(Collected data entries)
────────────────────────────────────────

--- src/rtl/extensor_imediato.sv ---
// Pipelined immediate extender (sign / zero / upper / branch) with a two-entry skid buffer.
// Define EXTENSOR_BRANCH_SHIFT_EN to make mode 11 shift the sign-extended value left by 2.
module extensor_imediato #(
  parameter int IN_W  = 16,
  parameter int OUT_W = 32
) (
  input  logic             clk,
  input  logic             rst_n,
  input  logic             in_valid,
  output logic             in_ready,
  input  logic [IN_W-1:0]  in_data,
  input  logic [1:0]       in_mode,
  output logic             out_valid,
  input  logic             out_ready,
  output logic [OUT_W-1:0] out_data,
  output logic [1:0]       out_mode
);

  localparam int PAD_W = OUT_W - IN_W;

  // Occupancy of the main (M) and skid (S) registers; S is only ever full when M is.
  typedef enum logic [1:0] {
    EMPTY = 2'b00,
    ONE   = 2'b01,
    FULL  = 2'b11
  } state_e;

  state_e           state_q, state_d;
  logic [OUT_W-1:0] mData_q, mData_d;
  logic [OUT_W-1:0] sData_q, sData_d;
  logic [1:0]       mMode_q, mMode_d;
  logic [1:0]       sMode_q, sMode_d;

  logic [OUT_W-1:0] sextVal;
  logic [OUT_W-1:0] extVal;
  logic             inFire;
  logic             outFire;

  // The word is extended once at acceptance so both registers hold final results.
  always_comb begin
    sextVal = {{PAD_W{in_data[IN_W-1]}}, in_data};
    extVal  = sextVal;
    case (in_mode)
      2'b00:   extVal = sextVal;
      2'b01:   extVal = {{PAD_W{1'b0}}, in_data};
      2'b10:   extVal = {in_data, {PAD_W{1'b0}}};
      2'b11: begin
`ifdef EXTENSOR_BRANCH_SHIFT_EN
        extVal = {sextVal[OUT_W-3:0], 2'b00};
`else
        extVal = sextVal;
`endif
      end
      default: extVal = sextVal;
    endcase
  end

  assign in_ready  = (state_q != FULL);
  assign out_valid = (state_q != EMPTY);
  assign out_data  = mData_q;
  assign out_mode  = mMode_q;

  assign inFire  = in_valid && in_ready;
  assign outFire = out_valid && out_ready;

  always_comb begin
    state_d = state_q;
    mData_d = mData_q;
    mMode_d = mMode_q;
    sData_d = sData_q;
    sMode_d = sMode_q;
    case (state_q)
      EMPTY: begin
        if (inFire) begin
          mData_d = extVal;
          mMode_d = in_mode;
          state_d = ONE;
        end
      end
      ONE: begin
        if (inFire && outFire) begin
          mData_d = extVal;
          mMode_d = in_mode;
        end else if (inFire) begin
          // Consumer stalled: park the new word behind the one on the outputs.
          sData_d = extVal;
          sMode_d = in_mode;
          state_d = FULL;
        end else if (outFire) begin
          state_d = EMPTY;
        end
      end
      FULL: begin
        if (outFire) begin
          mData_d = sData_q;
          mMode_d = sMode_q;
          state_d = ONE;
        end
      end
      default: state_d = EMPTY;
    endcase
  end

  always_ff @(posedge clk) begin
    if (!rst_n) begin
      state_q <= EMPTY;
      mData_q <= '0;
      mMode_q <= 2'b00;
      sData_q <= '0;
      sMode_q <= 2'b00;
    end else begin
      state_q <= state_d;
      mData_q <= mData_d;
      mMode_q <= mMode_d;
      sData_q <= sData_d;
      sMode_q <= sMode_d;
    end
  end

endmodule

--- config.mk ---
export PLATFORM = sky130hd
export DESIGN_NAME = extensor_imediato
export DESIGN_NICKNAME = d
export VERILOG_FILES = /design/src/rtl/extensor_imediato.sv
export SDC_FILE = /design/constraint.sdc
export NUM_CORES = 1
export LEC_CHECK = 0
export CORE_MARGIN = 3
export CORE_UTILIZATION = 53
export CTS_CLUSTER_DIAMETER = 30
export DETAILED_ROUTE_END_ITERATION = 10
export PLACE_DENSITY = 0.76
export SLEW_MARGIN = 25
export SYNTH_ARGS = -nofsm -noshare
export SYNTH_HDL_FRONTEND = slang
export SYNTH_SLANG_ARGS = --single-unit
export TNS_END_PERCENT = 100
--- constraint.sdc ---
create_clock -name clk -period 2.4 [get_ports clk]
set_clock_uncertainty 0.2 [all_clocks]
set_input_delay 0.24 -clock clk [delete_from_list [all_inputs] [get_ports clk]]
set_output_delay 0.24 -clock clk [all_outputs]
set_load 0.05 [all_outputs]
==> Yosys cells after proc, flatten, opt, wreduce, memory -nomap -nowiden <==
Cells that the tools add are included.
{ "classes": {"n_eq_ne": 11, "n_mux": 15, "bitwise_logic": 1, "reduce_logical": 11} }
{ "ops": {"columns": ["operator", "count"], "rows": [
  ["32-bit one-hot mux with 3 select lines", 2],
  ["32-bit two-way mux", 3],
  ["2-bit two-way mux", 8],
  ["2-bit one-hot mux with 3 select lines", 2],
  ["2-bit inequality test, second input constant", 5],
  ["4-bit AND reduction", 2],
  ["2-bit equality test, second input constant", 3],
  ["2-bit by 1-bit equality test with 1-bit output, second input constant", 2],
  ["2-bit logical NOT", 2],
  ["1-bit logical AND", 3],
  ["3-bit inequality test, second input constant", 1],
  ["3-bit AND reduction", 1],
  ["3-bit nonzero test", 1],
  ["2-bit nonzero test", 1],
  ["2-bit OR reduction", 1],
  ["1-bit NOT", 1]
]} }
{ "totals": {"regBits": 70, "input_bits": 22, "output_inout_bits": 36, "wordCells": 43} }

==> Depth between registers and ports, before layout <==
{ "depth": {"word_depth": 6, "depth_mapped": 9, "depth_no_buf": 6} }

==> Worst setup path after synthesis <==
Ideal clock, no wire load.
{ "synth_path": {"path_kind": "reg2reg", "startpoint": "register state_q[0]", "endpoint": "register mData_q[10] (netlist: out_data[10])", "setup_time_ps": 125, "arrival_time_ps": 1768, "t_required_ps": 2075, "slack_ps": 308, "stages_incl_launch_ff": 7, "path_buffers": 1, "period_less_slack_ps": 2092, "path_cell_list": "dfxtp_1 inv_1 ha_1 or4b_4 a21boi_4 buf_6 mux2i_1"} }
{ "synth_between": {"elab_chain_len": 5, "word_cells_on_any_way": 14, "cone_classes": "eq/ne (6); mux (1); reduce/logical (7)"} }
{ "synth_rtl": {"columns": ["element", "line", "text"], "rows": [
  ["start: declaration", "28", "state_e state_q, state_d;"],
  ["start signal: assignment", "112", "state_q <= state_d;"],
  ["2-bit inequality test / 2-bit nonzero test (equally long branches)", "58, 59", null],
  ["1-bit logical AND (on tied branches)", "63, 64", null],
  ["1-bit logical AND", "81", "if (inFire && outFire) begin"],
  ["2-bit inequality test (no source line)", null, null],
  ["4-bit AND reduction (no source line)", null, null],
  ["end signal: assignment", "113", "mData_q <= mData_d;"],
  ["end: declaration", "29", "logic [OUT_W-1:0] mData_q, mData_d;"]
]} }
Several ways; a longest one is shown, not always the timed one.
A chain may end at the register's enable or synchronous reset.

==> Final worst setup path <==
{ "layout_path": {"startpoint": "register state_q[0]", "endpoint": "register mData_q[25] (netlist: out_data[25])"} }
The elaborated chain is that of the path after synthesis.

==> results <==
- The flow ran to the end, and the final reports show no timing, DRC or antenna violations.
- The met3 wire length is 407 um.
- Before antenna repair, the detailed router went through 4 iterations.
- Of the total power, registers draw 31.6%.
- The CTS tree is yes.
- Setup repair after global routing left no endpoint under its margin.
- In this run the worst hold path is classified as in2reg.
- 58 I/O pins were placed.
- Headroom to the max-slew limit came out at 60.34%.
- The die footprint is 0.007612 mm2.
- The routed layout has 3066 vias.
- Derived from the worst setup path, the maximum achievable clock frequency is 0.4416 GHz.
- After layout, the design draws a total of 0.004736 W.
- The share of the yosys chip area belonging to registers is 40.06%.
- The kind of start point of the critical path is a register.
- Dividing the final minimum period by the clock period gives 94.36%.
- The per-instance average area after synthesis is 8.450 um2.
- At the pin with the least slew margin, the transition time is 0.5950 ns.
- The routed design has 8.358 mm of wire.
- Traced cell by cell, the critical path runs through inv_1 -> ha_1 -> or4b_4 -> a21boi_4 -> buf_12 -> mux2i_1.
- The clock sink count is 70.
- The first-pass GRT wire length is 13.92 mm.
- The post-layout minimum cycle time is 2.265 ns.
- The count of inserted antenna diode cells is 0.
- In the final routed layout, each cell accounts on average for 15.31 um.
- During placement, the flow inserted port buffers numbering 57.
- The cell with the biggest individual delay on the critical path is or4b_4.
- The worst setup path is captured at a register.
- Buffers inserted during clock tree synthesis total 9.
- Entering global routing, the biggest net connects 50 pins.
- Once detail routing completed, the nets flagged for antenna violations numbered 0.
- Of the total power, the clock network draws 21.7%.
- The number of nets in the synthesized netlist is 442.
- The synthesized netlist occupies a cell area of 0.003498 mm2.
- Setup violations remaining at the end of the flow were counted as 0.
- The count of cell types in the netlist is 36.
- The path depth of the worst reg2reg path is 6.
- Max-cap violations in this run came to 0.
- The post-layout instance count excluding filler cells is 546.
- The setup TNS after final layout is 0 ns.
- In the layout the commonest cells are nand2_1, dfxtp_1, clkdlybuf4s50_1, mux2i_1, a21boi_0.
- Cell internal power was estimated by the tool at 0.002844 W.
- The die boundary width is 87.25 um.
- CTS placed an instance of clkbuf_8 at the clock tree root.
- The relative contribution of combinational cells to total power is 46.7%.
- The effective utilization at floorplan is 56.74%.
- In this run the worst path has a maximum fanout of 19.
- The number of warnings reported in the yosys synthesis log is 0.
- The number of DRC violations after detailed-routing iteration 0 is 196.
- Together, buffers and inverters on the worst path number 2.
- The via count of the first global-routing pass was 2886.
- The proportion of register bits with asynchronous set or reset after synthesis is 0%.
- The initial antenna violation count was 0.
- The final net count is 494.
- The critical path is of the reg2reg type.
- The number of enable flip-flop cells after synthesis is 0.
- The relative area change from synthesis to final layout is 25.50%.
- Global routing consumed, over all layers together, 23.18% of the routing resources.
- The required time reported for the critical path endpoint is 2.43 ns.
- The analysis attributes to net switching a power of 0.001892 W.
- The library cell used most frequently in the layout, excluding fill and tap cells, is nand2_1.
- For this run, design rule violations remaining after detail routing come to 0.
- The total power density per cell area is 1079 mW/mm2.
- In this run the core area contains 28 standard-cell rows.
- The insertion delay to the later sink of the worst-skew pair is 0.34 ns.
- The number of slew-limit violations in the final report is 0.
- Detailed placement ended at an HPWL of 5.600 mm.
- The setup check on the worst reg-to-reg path leaves a slack of 0.14 ns.
- The floorplan step defined a core boundary enclosing 0.006166 mm2.
- The clock-pin slew on the worst setup and hold paths is 0.07 ns.
- In this run, post-CTS hold repair placed 0 buffers.
- Among all flip-flop cells after synthesis, the most frequent one is dfxtp_1.
- The hold violation total from the final report is 0.
- The worst-case clock buffer depth is 2.
- In this design, the largest share of critical-path delay is due to simple AND/OR/NAND/NOR gates.
- The worst hold path was traced through 3 stages.
- Routability-driven placement finished with a final weighted congestion of 0.8046.
- The switching part of the total is 39.95%.
- For this design the static power due to leakage is 1.765 nW.
- After technology mapping, the gate count stands at 414.
- In the routed layout, each cell is associated on average with a via count of 5.615.
- The fraction of final layout cells with drive strength greater than 1 is 9.766%.
- IR analysis of the VDD net gives a maximum drop of 0.7801 mV.
- The delay of the slowest critical-path stage is 0.60 ns.
- Signal routing reaches up to met4.
- The worst path arrival time is 2.29 ns.
- For this block, wires on met1 add up to 3.613 mm.
- The final global-route overflow total is 0.
- The number of placed instances, taps included, is 527.
- The H-tree generated during clock tree synthesis spans 3 levels.
- The cell depth of the worst setup path is 6.
- After detailed routing, the met2 layer carries 4.188 mm of wire.
- From bottom edge to top edge, the die measures 87.25 um.
- The number of synthesized register bits is 70.
## area by class of cell
cell class              instances  area (um2)
clock buffers                   9       123.9
clock inverters                 7       88.84
fillers                       520        1775
inverters                       6       22.52
multi-input cells             300        1892
flip-flops and latches         70        1401
well taps                      75       93.84
repair buffers                 79       768.2
## sequential cells by signal, summed over array words and instances (netlist names)
| register | flops |
|---|---|
| out_data | 32 |
| sData_q | 32 |
| sMode_q | 2 |
| state_q | 2 |
| out_mode | 2 |
## worst paths after layout
kind	startpoint	endpoint
worst max register to register	state_q[0]$_SDFFE_PN0P_	out_data[25]$_SDFFE_PN0P_
worst min register to register	sData_q[29]$_SDFFE_PN0P_	sData_q[29]$_SDFFE_PN0P_
worst min-delay path	rst_n	out_data[28]$_SDFFE_PN0P_
worst max-delay path	state_q[0]$_SDFFE_PN0P_	out_data[25]$_SDFFE_PN0P_
## metal layers
layer	global-route usage (%)	vias up
li1	-	1536
met1	30.00	1433
met2	37.67	84
met3	4.730	13
met4	9.344	0
met5	0	-
## power by group through the flow
stage	Combinational, W	Clock, W	Sequential, W
floorplan	0.00105	0	0.00205
global placement	0.00214	0	0.00151
detailed placement	0.00216	0	0.00152
CTS	0.00223	0.00104	0.00150
global route	0.00236	0.00110	0.00152
finish	0.00221	0.00103	0.00150
## through the flow
step	setup slack [ns]	area [um2]	utilization, %	hold WS [ns]
2_1_floorplan	0.3075	3498	-	0.1849
3_3_place_gp	0.02353	4153	67.35	0.2362
3_5_place_dp	0.002869	4153	67.35	0.2437
4_1_cts	0.02221	4388	71.16	0.2165
5_1_grt	0.02503	4390	71.21	0.2464
6_report	0.1353	4390	71.21	0.2354
## cells in the mapped netlist (2+ instances only)
library cell | count | share of area (%)
or2_2 | 2 | 0.36
o21ai_0 | 16 | 2.3
o21a_1 | 2 | 0.43
a22oi_1 | 15 | 3.2
a21oi_1 | 3 | 0.43
o211ai_1 | 17 | 3.6
nor2b_1 | 2 | 0.36
nand2_1 | 106 | 11
ha_1 | 6 | 2.1
or3_1 | 15 | 2.7
buf_2 | 10 | 1.4
inv_1 | 6 | 0.64
buf_1 | 2 | 0.21
clkbuf_1 | 21 | 2.3
dfxtp_1 | 70 | 40
nand3b_1 | 2 | 0.43
a32o_1 | 2 | 0.57
mux2i_1 | 34 | 9.7
nand2b_1 | 2 | 0.36
nand3_1 | 16 | 2.3
buf_6 | 3 | 0.97
a21boi_1 | 9 | 1.9
a21o_1 | 16 | 3.4
a21boi_0 | 25 | 5.4
## worst reg2reg max path, delay by kind of cell, from the launching register on
| family | cells | cell delay (ns) |
|---|---|---|
| buffers and inverters | 2 | 0.26 |
| flip-flops | 1 | 0.39 |
| adder cells (fa/ha/maj) | 1 | 0.38 |
| AND/OR/NAND/NOR | 1 | 0.60 |
| AO/OA/AOI/OAI | 1 | 0.19 |
| multiplexers | 1 | 0.14 |
## cells by family (layout without fill, tap and decap cells)
family | Yosys count | after routing | share of synthesized area [%]
AO/OA/AOI/OAI | 108 | 108 | 22.89
adder cells (fa/ha/maj) | 6 | 6 | 2.146
buffers and inverters | 44 | 101 | 5.866
flip-flops | 70 | 70 | 40.06
multiplexers | 34 | 34 | 9.728
AND/OR/NAND/NOR | 152 | 152 | 19.31
## timing repair
action / CTS / global route
resized for setup: 0 / 1
setup endpoints to repair: 2 / 1
setup buffers: 3 / 0
(Power assumes the default switching activity.)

────────────────────────────────────────

- EXERCISE BRIEF -
Of the lines above, retype only those from the line containing "- The post-layout minimum" through the line containing "- The post-layout instance", including both, exactly.

- EXERCISE OUTPUT -
- The post-layout minimum cycle time is 2.265 ns.
- The count of inserted antenna diode cells is 0.
- In the final routed layout, each cell accounts on average for 15.31 um.
- During placement, the flow inserted port buffers numbering 57.
- The cell with the biggest individual delay on the critical path is or4b_4.
- The worst setup path is captured at a register.
- Buffers inserted during clock tree synthesis total 9.
- Entering global routing, the biggest net connects 50 pins.
- Once detail routing completed, the nets flagged for antenna violations numbered 0.
- Of the total power, the clock network draws 21.7%.
- The number of nets in the synthesized netlist is 442.
- The synthesized netlist occupies a cell area of 0.003498 mm2.
- Setup violations remaining at the end of the flow were counted as 0.
- The count of cell types in the netlist is 36.
- The path depth of the worst reg2reg path is 6.
- Max-cap violations in this run came to 0.
- The post-layout instance count excluding filler cells is 546.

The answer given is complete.